Peabody Energy’s Ebola profiteering exposed


This video from the USA says about itself:

Ebola: A Disease of Extraordinary Poverty

28 October 2014

Public health expert Allyson Pollock explains how poverty, sanitation and infrastructure contribute to the death toll in West Africa.

From daily The Guardian in Britain:

Peabody Energy exploited Ebola crisis for corporate gain, say health experts

Public health experts outraged after world’s largest privately-held coal company promotes its product in the fight against Ebola in Africa as part of a PR campaign to rebrand the fossil fuel as a solution to global poverty

Suzanne Goldenberg

Tuesday 19 May 2015 18.48 BST

Public health experts involved in the response to the Ebola crisis have condemned what they described as a ludicrous, insulting and opportunistic attempt to exploit the disease for corporate gain by the world’s largest privately-held coal company.

As part of a PR offensive to rebrand coal as a “21st-century fuel” that can help solve global poverty, it has emerged that at the height of Ebola’s impact in Africa, Peabody Energy promoted its product as an answer to Africa’s devastating public health crisis.

Greg Boyce, the chief executive of Peabody, a US-based multinational with mining interests around the world, included a slide on Ebola and energy in a presentation to a coal industry conference in September last year.

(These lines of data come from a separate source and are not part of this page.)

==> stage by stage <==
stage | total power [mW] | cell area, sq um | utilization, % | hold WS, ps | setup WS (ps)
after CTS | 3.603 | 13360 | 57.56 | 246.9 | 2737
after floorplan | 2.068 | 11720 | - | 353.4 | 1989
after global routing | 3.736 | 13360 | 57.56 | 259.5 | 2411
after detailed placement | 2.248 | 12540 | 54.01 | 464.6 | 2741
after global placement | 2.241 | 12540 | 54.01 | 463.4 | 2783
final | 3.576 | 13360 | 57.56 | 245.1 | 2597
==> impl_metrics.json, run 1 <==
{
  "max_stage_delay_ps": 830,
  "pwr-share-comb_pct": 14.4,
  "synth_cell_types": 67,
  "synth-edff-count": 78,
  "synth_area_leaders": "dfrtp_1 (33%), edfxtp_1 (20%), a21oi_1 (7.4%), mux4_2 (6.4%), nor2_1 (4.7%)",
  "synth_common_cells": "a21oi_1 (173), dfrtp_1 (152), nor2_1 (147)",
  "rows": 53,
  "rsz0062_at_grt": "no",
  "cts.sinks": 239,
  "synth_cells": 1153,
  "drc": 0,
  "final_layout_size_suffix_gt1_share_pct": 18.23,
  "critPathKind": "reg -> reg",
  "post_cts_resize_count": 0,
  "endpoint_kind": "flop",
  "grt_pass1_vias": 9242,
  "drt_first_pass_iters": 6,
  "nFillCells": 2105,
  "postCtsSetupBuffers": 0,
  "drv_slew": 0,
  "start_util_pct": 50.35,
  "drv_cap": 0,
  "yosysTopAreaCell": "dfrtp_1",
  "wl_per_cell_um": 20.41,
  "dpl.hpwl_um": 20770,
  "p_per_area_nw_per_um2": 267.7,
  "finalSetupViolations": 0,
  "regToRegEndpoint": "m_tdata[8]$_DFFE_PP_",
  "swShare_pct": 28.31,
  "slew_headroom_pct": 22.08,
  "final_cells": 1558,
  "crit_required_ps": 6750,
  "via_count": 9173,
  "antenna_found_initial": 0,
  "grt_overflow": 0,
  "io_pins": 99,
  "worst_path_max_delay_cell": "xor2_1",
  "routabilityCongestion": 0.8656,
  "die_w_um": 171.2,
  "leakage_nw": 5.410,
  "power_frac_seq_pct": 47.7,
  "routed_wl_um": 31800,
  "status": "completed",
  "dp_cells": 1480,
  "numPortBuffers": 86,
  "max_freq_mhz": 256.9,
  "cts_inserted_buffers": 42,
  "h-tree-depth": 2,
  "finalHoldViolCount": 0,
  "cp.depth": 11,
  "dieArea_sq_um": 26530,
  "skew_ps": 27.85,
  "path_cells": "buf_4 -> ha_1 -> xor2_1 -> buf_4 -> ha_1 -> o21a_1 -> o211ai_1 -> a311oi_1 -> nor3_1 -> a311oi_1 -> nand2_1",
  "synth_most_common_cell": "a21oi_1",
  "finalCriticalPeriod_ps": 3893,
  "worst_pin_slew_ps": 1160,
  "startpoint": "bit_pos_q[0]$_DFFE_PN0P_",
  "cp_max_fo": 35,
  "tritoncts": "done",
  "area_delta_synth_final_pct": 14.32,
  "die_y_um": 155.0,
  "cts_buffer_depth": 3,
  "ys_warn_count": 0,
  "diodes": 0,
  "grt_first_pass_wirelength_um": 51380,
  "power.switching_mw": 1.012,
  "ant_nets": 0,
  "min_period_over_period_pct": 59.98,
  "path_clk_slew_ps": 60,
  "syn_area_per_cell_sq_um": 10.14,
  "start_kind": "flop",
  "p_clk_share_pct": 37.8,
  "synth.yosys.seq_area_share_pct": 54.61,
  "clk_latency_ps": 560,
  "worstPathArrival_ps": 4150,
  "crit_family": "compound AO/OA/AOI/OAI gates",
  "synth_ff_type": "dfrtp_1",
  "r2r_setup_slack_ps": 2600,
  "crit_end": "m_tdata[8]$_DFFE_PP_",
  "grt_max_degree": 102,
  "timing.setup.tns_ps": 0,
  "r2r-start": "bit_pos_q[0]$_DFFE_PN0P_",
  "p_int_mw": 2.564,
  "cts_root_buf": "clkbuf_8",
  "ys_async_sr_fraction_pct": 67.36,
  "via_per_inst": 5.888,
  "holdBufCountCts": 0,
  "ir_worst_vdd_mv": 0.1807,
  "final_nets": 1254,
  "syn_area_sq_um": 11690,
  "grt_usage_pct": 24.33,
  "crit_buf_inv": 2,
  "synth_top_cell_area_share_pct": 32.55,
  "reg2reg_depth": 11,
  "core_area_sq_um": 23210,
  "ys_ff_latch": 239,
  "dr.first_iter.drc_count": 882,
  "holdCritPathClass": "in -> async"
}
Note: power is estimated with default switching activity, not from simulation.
<file path="config.mk">
export PLATFORM = sky130hd
export DESIGN_NAME = srtbs_ctrl
export DESIGN_NICKNAME = d
export VERILOG_FILES = /design/src/hdl/srtbs_pkg.sv /design/src/hdl/srtbs_ctrl.sv
export SDC_FILE = /design/constraint.sdc
export NUM_CORES = 1
export LEC_CHECK = 0
export BUFFER_PORTS_ARGS = -buffer_cell sky130_fd_sc_hd__buf_4
export CAP_MARGIN = 15
export CELL_PAD_IN_SITES_DETAIL_PLACEMENT = 0
export CELL_PAD_IN_SITES_GLOBAL_PLACEMENT = 2
export CORE_UTILIZATION = 21
export CTS_BUF_LIST = sky130_fd_sc_hd__clkbuf_8
export CTS_CLUSTER_DIAMETER = 80
export DETAILED_ROUTE_END_ITERATION = 8
export PLACE_DENSITY_LB_ADDON = 0.1
export SYNTH_ARGS = -nofsm -noshare
export SYNTH_HDL_FRONTEND = slang
export SYNTH_SLANG_ARGS = --single-unit
</file>
<file path="constraint.sdc">
create_clock -name clk -period 1.1 [get_ports clk]
set_clock_uncertainty 0.15 [all_clocks]
set_input_delay 0.11 -clock clk [delete_from_list [all_inputs] [get_ports clk]]
set_output_delay 0.11 -clock clk [all_outputs]
set_load 0.005 [all_outputs]
</file>
### config.mk
export PLATFORM = sky130hd
export DESIGN_NAME = char_lcd_nibble_sequencer_top_flat
export DESIGN_NICKNAME = d
export VERILOG_FILES = /design/src/hdl/clns_pkg.sv /design/src/hdl/clns_cmd_if.sv /design/src/hdl/clns_xfer_if.sv /design/src/hdl/clns_datapath.sv /design/src/hdl/clns_ctrl.sv /design/src/hdl/char_lcd_nibble_sequencer_top.sv /design/src/flat_wrapper.sv
export SDC_FILE = /design/constraint.sdc
export NUM_CORES = 1
export LEC_CHECK = 0
export ABC_CLOCK_PERIOD_IN_PS = 4200
export BUFFER_PORTS_ARGS = -buffer_cell sky130_fd_sc_hd__buf_2
export CAP_MARGIN = 40
export CELL_PAD_IN_SITES_DETAIL_PLACEMENT = 1
export CELL_PAD_IN_SITES_GLOBAL_PLACEMENT = 1
export CORE_MARGIN = 1.5
export CORE_UTILIZATION = 40
export CTS_CLUSTER_DIAMETER = 40
export DETAILED_ROUTE_END_ITERATION = 10
export HOLD_SLACK_MARGIN = 0.05
export PLACE_DENSITY = 0.84
export SLEW_MARGIN = 20
export SYNTH_ARGS = -nofsm -noshare
export SYNTH_HDL_FRONTEND = slang
export SYNTH_SLANG_ARGS = --single-unit
### constraint.sdc
create_clock -name clk -period 4.2 [get_ports clk]
set_input_delay 0.42 -clock clk [delete_from_list [all_inputs] [get_ports clk]]
set_output_delay 0.42 -clock clk [all_outputs]
set_load 0.02 [all_outputs]
### src/hdl/clns_pkg.sv
// Shared types, codes and transfer tables for the character LCD nibble sequencer.
package clns_pkg;

  // Command codes
  localparam logic [2:0] CMD_INSTR  = 3'd0;
  localparam logic [2:0] CMD_CHAR   = 3'd1;
  localparam logic [2:0] CMD_INIT   = 3'd2;
  localparam logic [2:0] CMD_CURSOR = 3'd3;
  localparam logic [2:0] CMD_CLEAR  = 3'd4;
  localparam logic [2:0] CMD_HOME   = 3'd5;

  // Configuration register indexes
  localparam logic REG_STROBE_HIGH = 1'b0;
  localparam logic REG_STROBE_LOW  = 1'b1;

  localparam logic [9:0] STROBE_RESET_US = 10'd700;

  // Step numbers
  localparam logic [3:0] STEP_BYTE_LAST = 4'd1;
  localparam logic [3:0] STEP_INIT_LAST = 4'd13;
  localparam logic [3:0] STEP_INIT_CMDS = 4'd4;

  // Fixed instruction bytes and waits
  localparam logic [7:0]  CURSOR_BASE   = 8'h80;
  localparam logic [7:0]  INSTR_CLEAR   = 8'h01;
  localparam logic [7:0]  INSTR_HOME    = 8'h02;
  localparam logic [3:0]  NIB_WAKE      = 4'h3;
  localparam logic [3:0]  NIB_4BIT      = 4'h2;
  localparam logic [14:0] POWER_UP_US   = 15'd20000;
  localparam logic [10:0] WAKE_US       = 11'd150;
  localparam logic [10:0] LONG_US       = 11'd2000;
  localparam logic [10:0] SHORT_US      = 11'd45;
  localparam logic [10:0] LAST_SETUP_US = 11'd120;

  // One nibble transfer on the display bus
  typedef struct packed {
    logic        reg_select;
    logic [3:0]  nibble;
    logic [14:0] wait_before_us;
    logic [10:0] wait_after_us;
    logic        last;
  } xfer_t;

  // Controller to datapath
  typedef struct packed {
    logic load;
    logic emit;
  } ctl_t;

  // Datapath to controller
  typedef struct packed {
    logic known;
    logic last;
  } sts_t;

  // Setup instruction sent after the wake-up nibbles
  function automatic logic [7:0] init_instr(input logic [2:0] idx);
    logic [7:0] b;
    case (idx)
      3'd0:    b = 8'h2C;
      3'd1:    b = 8'h0E;
      3'd2:    b = 8'h06;
      3'd3:    b = 8'h01;
      3'd4:    b = 8'h1C;
      default: b = 8'h00;
    endcase
    return b;
  endfunction

  function automatic logic [10:0] init_wait(input logic [2:0] idx);
    logic [10:0] w;
    case (idx)
      3'd4:    w = LAST_SETUP_US;
      default: w = SHORT_US;
    endcase
    return w;
  endfunction

  // Build the transfer for one step of a command
  function automatic xfer_t build_xfer(input logic [2:0] cmd, input logic [7:0] byte_val,
                                       input logic [10:0] after_low, input logic [3:0] step);
    xfer_t      x;
    logic [2:0] idx;
    logic [3:0] rel;
    logic [7:0] b;
    rel = step - STEP_INIT_CMDS;
    idx = rel[3:1];
    b   = init_instr(idx);
    x   = '0;
    if (cmd == CMD_INIT) begin
      x.last = (step == STEP_INIT_LAST);
      case (step)
        4'd0: begin
          x.nibble         = NIB_WAKE;
          x.wait_before_us = POWER_UP_US;
          x.wait_after_us  = WAKE_US;
        end
        4'd1, 4'd2: begin
          x.nibble        = NIB_WAKE;
          x.wait_after_us = WAKE_US;
        end
        4'd3: begin
          x.nibble        = NIB_4BIT;
          x.wait_after_us = LONG_US;
        end
        default: begin
          if (rel[0]) begin
            x.nibble        = b[3:0];
            x.wait_after_us = init_wait(idx);
          end else begin
            x.nibble = b[7:4];
          end
        end
      endcase
    end else begin
      x.reg_select = (cmd == CMD_CHAR);
      x.last       = (step == STEP_BYTE_LAST);
      if (step[0]) begin
        x.nibble        = byte_val[3:0];
        x.wait_after_us = after_low;
      end else begin
        x.nibble = byte_val[7:4];
      end
    end
    return x;
  endfunction

endpackage

### src/hdl/clns_cmd_if.sv
// Command channel: one display command word per handshake.
interface clns_cmd_if;
  logic       valid;
  logic       ready;
  logic [2:0] command;
  logic [7:0] value;
  logic       row;
  logic [5:0] col;

  modport source(output valid, command, value, row, col, input ready);
  modport sink(input valid, command, value, row, col, output ready);
endinterface

### src/hdl/clns_xfer_if.sv
// Transfer channel: one nibble transfer word per handshake.
interface clns_xfer_if;
  logic        valid;
  logic        ready;
  logic        reg_select;
  logic [3:0]  nibble;
  logic [14:0] wait_before_us;
  logic [10:0] wait_after_us;
  logic        last;

  modport source(output valid, reg_select, nibble, wait_before_us, wait_after_us, last,
                 input ready);
  modport sink(input valid, reg_select, nibble, wait_before_us, wait_after_us, last,
               output ready);
endinterface

### src/hdl/clns_datapath.sv
// Datapath: latched command, step counter, transfer output register and strobe settings.
module clns_datapath (
  input  logic                clk,
  input  logic                rst,
  input  logic [2:0]          command,
  input  logic [7:0]          value,
  input  logic                row,
  input  logic [5:0]          col,
  input  clns_pkg::ctl_t      ctl,
  output clns_pkg::sts_t      sts,
  input  logic                cfg_wr_en,
  input  logic                cfg_index,
  input  logic [9:0]          cfg_data,
  output clns_pkg::xfer_t     xfer_word
);

  logic [2:0]      cmd_reg;
  logic [7:0]      byte_reg;
  logic [10:0]     after_reg;
  logic [3:0]      step;
  logic [9:0]      strobe_high;
  logic [9:0]      strobe_low;
  logic [7:0]      byte_next;
  logic [10:0]     after_next;
  logic [7:0]      cursor_addr;
  clns_pkg::xfer_t cur_xfer;

  // Decode the incoming command into its instruction byte and settle time
  assign cursor_addr = {1'b0, row, 6'b0} + {2'b0, col};

  always_comb begin
    byte_next  = value;
    after_next = '0;
    sts.known  = 1'b1;
    sts.last   = cur_xfer.last;
    case (command)
      clns_pkg::CMD_INSTR, clns_pkg::CMD_CHAR, clns_pkg::CMD_INIT: begin
        byte_next = value;
      end
      clns_pkg::CMD_CURSOR: begin
        byte_next = clns_pkg::CURSOR_BASE | cursor_addr;
      end
      clns_pkg::CMD_CLEAR: begin
        byte_next  = clns_pkg::INSTR_CLEAR;
        after_next = clns_pkg::SHORT_US;
      end
      clns_pkg::CMD_HOME: begin
        byte_next  = clns_pkg::INSTR_HOME;
        after_next = clns_pkg::LONG_US;
      end
      default: begin
        sts.known = 1'b0;
      end
    endcase
  end

  // Transfer for the current step
  assign cur_xfer = clns_pkg::build_xfer(cmd_reg, byte_reg, after_reg, step);

  // Latch the command and advance through its steps
  always_ff @(posedge clk) begin
    if (rst) begin
      step <= '0;
    end else if (ctl.load) begin
      step <= '0;
    end else if (ctl.emit) begin
      step <= cur_xfer.last ? 4'd0 : step + 4'd1;
    end
  end

  always_ff @(posedge clk) begin
    if (ctl.load) begin
      cmd_reg   <= command;
      byte_reg  <= byte_next;
      after_reg <= after_next;
    end
    if (ctl.emit) begin
      xfer_word <= cur_xfer;
    end
  end

  // Hold the enable pulse timing settings
  always_ff @(posedge clk) begin
    if (rst) begin
      strobe_high <= clns_pkg::STROBE_RESET_US;
      strobe_low  <= clns_pkg::STROBE_RESET_US;
    end else if (cfg_wr_en) begin
      if (cfg_index == clns_pkg::REG_STROBE_HIGH) begin
        strobe_high <= cfg_data;
      end else begin
        strobe_low <= cfg_data;
      end
    end
  end

  a_step_range: assert property (@(posedge clk) disable iff (rst)
    step <= clns_pkg::STEP_INIT_LAST)
    else $error("step counter past end of init sequence");

  a_init_ends: assert property (@(posedge clk) disable iff (rst)
    ctl.emit && cmd_reg == clns_pkg::CMD_INIT && step == clns_pkg::STEP_INIT_LAST |-> sts.last)
    else $error("init sequence did not end on its final step");

  a_byte_ends: assert property (@(posedge clk) disable iff (rst)
    ctl.emit && cmd_reg != clns_pkg::CMD_INIT && step == clns_pkg::STEP_BYTE_LAST |-> sts.last)
    else $error("byte write did not end after its low nibble");

  a_cfg_high: assert property (@(posedge clk) disable iff (rst)
    cfg_wr_en && cfg_index == clns_pkg::REG_STROBE_HIGH |=> strobe_high == $past(cfg_data))
    else $error("strobe high setting not written");

  a_cfg_low: assert property (@(posedge clk) disable iff (rst)
    cfg_wr_en && cfg_index == clns_pkg::REG_STROBE_LOW |=> strobe_low == $past(cfg_data))
    else $error("strobe low setting not written");

endmodule
**src/rtl/core/qbls_queue.sv**
```systemverilog
`timescale 1ns / 1ps

module qbls_queue #(
	parameter int W = 8
) (
	input  logic         clk,
	input  logic         arst_n,
	input  logic         in_valid,
	output logic         in_ready,
	input  logic [W-1:0] in_data,
	output logic         out_valid,
	input  logic         out_pop,
	output logic [W-1:0] out_data
);

	logic [W-1:0] slot_q [2];
	logic         wr_q, rd_q;
	logic [1:0]   cnt_q;
	logic         push, pop;

	assign in_ready  = cnt_q != 2'd2;
	assign out_valid = cnt_q != 2'd0;
	assign out_data  = slot_q[rd_q];
	assign push      = in_valid && in_ready;
	assign pop       = out_pop && out_valid;

	always_ff @(posedge clk or negedge arst_n) begin
		if (!arst_n) begin
			wr_q  <= 1'b0;
			rd_q  <= 1'b0;
			cnt_q <= 2'd0;
		end else begin
			if (push) wr_q <= !wr_q;
			if (pop)  rd_q <= !rd_q;
			if (push && !pop)      cnt_q <= cnt_q + 2'd1;
			else if (pop && !push) cnt_q <= cnt_q - 2'd1;
		end
	end

	always_ff @(posedge clk) begin
		if (push) slot_q[wr_q] <= in_data;
	end

endmodule

```
File: src/rtl/core/qbls_pkg.sv
`timescale 1ns / 1ps

package qbls_pkg;

	// Input kinds, carried on the input tuser bit.
	localparam logic OP_START = 1'b0;
	localparam logic OP_NEXT  = 1'b1;

	typedef logic [1:0] status_t;

	localparam status_t ST_SEG    = 2'd0;
	localparam status_t ST_ACCEPT = 2'd1;
	localparam status_t ST_REJECT = 2'd2;
	localparam status_t ST_NONE   = 2'd3;

endpackage

File: src/rtl/core/qbls_front.sv
`timescale 1ns / 1ps

module qbls_front #(
	parameter int CW = 12
) (
	input  logic                 clk,
	input  logic                 arst_n,
	input  logic                 in_valid,
	output logic                 in_ready,
	input  logic                 in_op,
	input  logic [6*CW-1:0]      in_pts,
	output logic                 out_valid,
	input  logic                 out_ready,
	// {op, ax, ay, bx, by, x0, y0, x1, y1} from the top bit down
	output logic [8*CW+4:0]      out_entry
);
	import qbls_pkg::*;

	localparam int DW = CW + 1;

	logic [CW-1:0] x0, y0, x1, y1, x2, y2;
	logic [DW-1:0] ax, ay, bx, by;
	logic          valid_s1;
	logic [8*CW+4:0] entry_s1;

	assign x0 = in_pts[0*CW +: CW];
	assign y0 = in_pts[1*CW +: CW];
	assign x1 = in_pts[2*CW +: CW];
	assign y1 = in_pts[3*CW +: CW];
	assign x2 = in_pts[4*CW +: CW];
	assign y2 = in_pts[5*CW +: CW];

	// The legs are formed here so that the back end starts with the squares.
	assign ax = {x1[CW-1], x1} - {x0[CW-1], x0};
	assign ay = {y1[CW-1], y1} - {y0[CW-1], y0};
	assign bx = {x2[CW-1], x2} - {x1[CW-1], x1};
	assign by = {y2[CW-1], y2} - {y1[CW-1], y1};

	assign in_ready  = !valid_s1 || out_ready;
	assign out_valid = valid_s1;
	assign out_entry = entry_s1;

	always_ff @(posedge clk or negedge arst_n) begin
		if (!arst_n) begin
			valid_s1 <= 1'b0;
		end else if (in_ready) begin
			valid_s1 <= in_valid;
		end
	end

	always_ff @(posedge clk) begin
		if (in_ready && in_valid) begin
			if (in_op == OP_START) begin
				entry_s1 <= {OP_START, ax, ay, bx, by, x0, y0, x1, y1};
			end else begin
				entry_s1 <= {OP_NEXT, {(8*CW+4){1'b0}}};
			end
		end
	end

endmodule

File: config.mk
export PLATFORM = sky130hd
export DESIGN_NAME = qbls_front
export DESIGN_NICKNAME = d
export VERILOG_FILES = /design/src/rtl/core/qbls_pkg.sv /design/src/rtl/core/qbls_front.sv
export SDC_FILE = /design/constraint.sdc
export NUM_CORES = 1
export LEC_CHECK = 0
export BUFFER_PORTS_ARGS = -buffer_cell sky130_fd_sc_hd__buf_2
export CORE_MARGIN = 2
export CORE_UTILIZATION = 45
export DETAILED_ROUTE_END_ITERATION = 10
export PLACE_DENSITY = 0.77
export REMOVE_ABC_BUFFERS = 1
export SETUP_SLACK_MARGIN = 0.4
export SYNTH_ARGS = -nofsm -noshare
export SYNTH_HDL_FRONTEND = slang
export SYNTH_SLANG_ARGS = --single-unit
File: constraint.sdc
create_clock -name clk -period 8.5 [get_ports clk]
set_clock_uncertainty 0.2 [all_clocks]
set_input_delay 1.7 -clock clk [delete_from_list [all_inputs] [get_ports clk]]
set_output_delay 1.7 -clock clk [all_outputs]
set_load 0.01 [all_outputs]
# Word-level counts from Yosys, hierarchy flattened
# Cells that the tools add are included.
dict set report totals {
  elab_cells 11
  mem_count 0
  regBits 102
  out_inout_bits 103
  latchBits 0
  inputBits 77
  romBits 0
  mem_bits_rw 0
}
dict set report op_classes {
  n_mux 1
  bitwise 0
  reduce_logical 3
  magnitude_cmp 0
  shifts 0
  n_eq_ne 0
  n_div 0
  multipliers 0
  addsub 4
}
# op count
set ops {}
lappend ops {{$mux W101} 1}
lappend ops {{$sub A12 B12 Y13} 4}
lappend ops {{$logic_and A1 B1 Y1} 1}
lappend ops {{$logic_not A1 Y1} 1}
lappend ops {{$logic_or A1 B1 Y1} 1}

# Logic depth before layout (Yosys ltp)
# Gate-level depths: netlist of run 1.
dict set report logic_depth {
  ltp_word 3
  mapped_depth 9
  depth_no_buf 9
}

# Least setup slack after synthesis of run 1
# Ideal clock, no wire load.
dict set report synth_path {
  path_type {input -> register}
  from {input out_ready}
  to {register entry_s1[0] (netlist: out_entry[0]) (enable)}
  slack_ns 3.576
  path_stages 2
  required_time_ns 7.828
  setup_time_ns 0.472
  path_buffers 0
  t_arrival_ns 4.253
  cell_sequence {nand2b_1 and2_1}
}
dict set report synth_between {
  elab_chain_len 2
}
# item line_no
set synth_lines {}
lappend synth_lines {{from (decl)} qbls_front.sv:13} ;# input logic out_ready,
lappend synth_lines {{$logic_or A1 B1 Y1} qbls_front.sv:39} ;# assign in_ready = !valid_s1 || out_ready;
lappend synth_lines {{$logic_and A1 B1 Y1} qbls_front.sv:52} ;# if (in_ready && in_valid) begin
lappend synth_lines {{to (signal assigned)} qbls_front.sv:54} ;# entry_s1 <= {OP_START, ax, ay, bx, by, x0, y0, x1, y1};
lappend synth_lines {{to (signal assigned)} qbls_front.sv:56} ;# entry_s1 <= {OP_NEXT, {(8*CW+4){1'b0}}};
lappend synth_lines {{to (decl)} qbls_front.sv:24} ;# logic [8*CW+4:0] entry_s1;
# No other way between the ends.
# A chain may end at the register's enable or synchronous reset.

# Final worst setup path of run 1
dict set report layout_path {
  from {input out_ready}
  to {output in_ready}
}
dict set report layout_between {
  elab_chain_len 1
}
# item line_no
set layout_lines {}
lappend layout_lines {{$logic_or A1 B1 Y1} qbls_front.sv:39}
lappend layout_lines {{to (decl)} qbls_front.sv:9} ;# output logic in_ready,
# No other way between the ends.

==> qor.csv, run 1 <==
metric;value;unit
status;finished, final reports clean;
nets;853;
die_h;118.1;um
mappedNetlistArea;0.005856;mm2
antenna_found_initial;0;
grt_pass1_vias;4732;
syn_avg_cell_area;10.70;um2
clock_latency;0.34;ns
drtPass1Iterations;5;
cp.arrival;2.10;ns
path_clk_slew;0.06;ns
path_cells;buf_2 > nand2b_1 > buf_2;
drv_slew;0;
dieArea;0.01394;mm2
layout_commonest_cell;buf_2;
numPortBuffers;179;
grt_pass1_wl;22350;um
power.density;183.1;mW/mm2
max_stage_delay;0.16;ns
grt_setup_unrepaired;no;
path_buf_inv;2;
ys_seq_elements;102;
synth_enable_flop_cells;101;
drt_iter0_markers;286;
placed_cells;885;
io-pin-count;180;
worstMarginPinSlew;0.8925;ns
critPathSlowestCell;nand2b_1;
ys_types;54;
cp_max_fo;3;
tns;0;ns
cts_resized;0;
start_kind;input port;
vdd_drop_max;0.00008560;V
fillers;1057;
hpwl;10450;um
critPathTopFamily;buffers and inverters;
mostFrequentLayoutCells;buf_2 (178), edfxtp_1 (101), nor2_1 (92);
finalPower;1.325;mW
cp-end-kind;primary output;
synth_seq_area_share;0.5222;
period_share;0.4706;
gp_congestion;0.8768;
clkSinkCount;102;
drv_cap;0;
cts-root-buf;clkbuf_16;
finalNonFillerCells;901;
setup-violations-final;0;
n_antenna_cell;0;
hp-class;register to register;
hold_buffers;0;
layout_min_cycle_time;4.000;ns
yosysWarnings;0;
cts_buffers;9;
synth_area_leader_cell;edfxtp_1;
p_leak;3.349;nW
crit_type;input port to primary output;
area_delta_synth_final;23.57;%
hold_violations;0;
drt_wl_total;13800;um
wire_per_inst;15.32;um
coreArea;0.01267;mm2
required;6.60;ns
slew_headroom;0.4050;
grt_usage;0.2004;
ant_nets;0;
grt_overflow;0;
grt_max_degree;92;
fp.dieW;118.1;um
synthTopCellsByArea;edfxtp_1 (52%), ha_1 (10%), nor2_1 (5.9%);
viasPerCell;5.243;
htreeDepth;3;
async_flop_share;0.009804;
drc;0;
cts_buffer_depth;2;
synth_top_area_frac;0.5179;
cts_tree;done;
critPathMostFrequentCell;buf_2;
layout-drive-gt1-share;0.2881;
synthFlopType;edfxtp_1;
syn_inst;547;
start_util;0.4621;
fmax;250.0;MHz
cts_post_setup_buffers_inserted;0;
routed-via-count;4724;
rows;41;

The slide suggested that more energy would have spurred the distribution of a hypothetical Ebola vaccine – citing as supporting evidence a University of Pennsylvania infectious disease expert.

The World Health Organisation believes nearly 27,000 people contracted Ebola in an outbreak of the virus in West Africa last year, and more than 11,000 died – although the international agency believes that is probably an underestimate.

Public health experts who were involved in fighting the spread of Ebola were outraged at Peabody’s suggestion that expanding energy access with coal generation could have hindered the spread of Ebola and helped with the distribution of a vaccine – especially as there is no approved vaccine against the disease.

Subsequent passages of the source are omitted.